This section is from "The Horticulturist, And Journal Of Rural Art And Rural Taste", by P. Barry, A. J. Downing, J. Jay Smith, Peter B. Mead, F. W. Woodward, Henry T. Williams. Also available from Amazon: Horticulturist and Journal of Rural Art and Rural Taste.
"A stitch in time" is an old saying; and a careful examination around trees, from time to time, at this season of the year, will often prevent depredations of mice and injury to the trees.
After so much experience, what is, in your opinion, the best remedy or preventive of mice from gnawing young orchard trees.
I have a large quantity that are, or will be, somewhat exposed, and I want to take early measures to prevent injury. If coal tar is recommended, how am I to judge that it is not too strong so as to injure the trees! In haste, respectfully, T. G. Yeomahs. Walworth, N. F., Oct. 2, 1861.
We believe the best preventive to be the following. Just before winter, throw up a small hill about a foot high round each tree - removing it in the spring. The mice look for the tender bark at the surface of the ground, and not being able to find it, let the tree alone.
Coal tar is found dangerous - sometimes serving the purpose well - but, when too strong, killing the tree. ED.
Examine carefully your trees around which you have spread a mulch; so, also, your orchard left in grass. As we write, a friend has just come to say his young and thrifty dwarf trees, an hundred or more, are nearly all girdled by mice, because his man, when mulching in the fall, carelessly put the litter close to their bodies. If snow lies deep on the * earth, it is always safe, and, in the light of preventive, profitable, to expend time in tramping hard, close around the bodies of all fruit trees. By so doing the injurious work of may a mouse may be checked.

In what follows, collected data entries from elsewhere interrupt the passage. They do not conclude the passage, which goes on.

## config.mk

```make
export PLATFORM = sky130hd
export DESIGN_NAME = stage_sequencer_flat
export DESIGN_NICKNAME = d
export VERILOG_FILES = /design/src/rtl/stage_sequencer_if.sv /design/src/rtl/stage_sequencer.sv /design/src/flat_wrapper.sv
export SDC_FILE = /design/constraint.sdc
export NUM_CORES = 1
export LEC_CHECK = 0
export BUFFER_PORTS_ARGS = -buffer_cell sky130_fd_sc_hd__buf_2
export CAP_MARGIN = 25
export CORE_MARGIN = 2
export CORE_UTILIZATION = 48
export DETAILED_ROUTE_END_ITERATION = 12
export HOLD_SLACK_MARGIN = 0.05
export PLACE_DENSITY = 0.74
export SLEW_MARGIN = 15
export SYNTH_ARGS = -nofsm -noshare
export SYNTH_HDL_FRONTEND = slang
export SYNTH_SLANG_ARGS = --single-unit
```

## constraint.sdc

```tcl
create_clock -name clk -period 5.7 [get_ports clk]
set_clock_uncertainty 0.2 [all_clocks]
set_input_delay 0 -clock clk [delete_from_list [all_inputs] [get_ports clk]]
set_output_delay 0 -clock clk [all_outputs]
set_load 0.02 [all_outputs]
```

It is a too common practice with farmers, and some professed fruit-growers, to prune apple, pear, cherry, and other trees in midwinter. We do not regard the season as the correct or best one for the labor; and why, because if the operation is correctly performed, the cut made close to the bud or body, it is liable to dry hard, crack, and cause death or an enfeebled condition of the bud in the one case, or decay of the trunk or large limb in the other. Very rare is it that wounds made in winter heal over readily. If the work is not carefully performed at the first operation, that is, if to save the bud from drying, we cut an inch beyond it, then the whole has again to be gone over in spring or summer; or otherwise, on the end of each branch so pruned, we have a piece of wood to die and decay.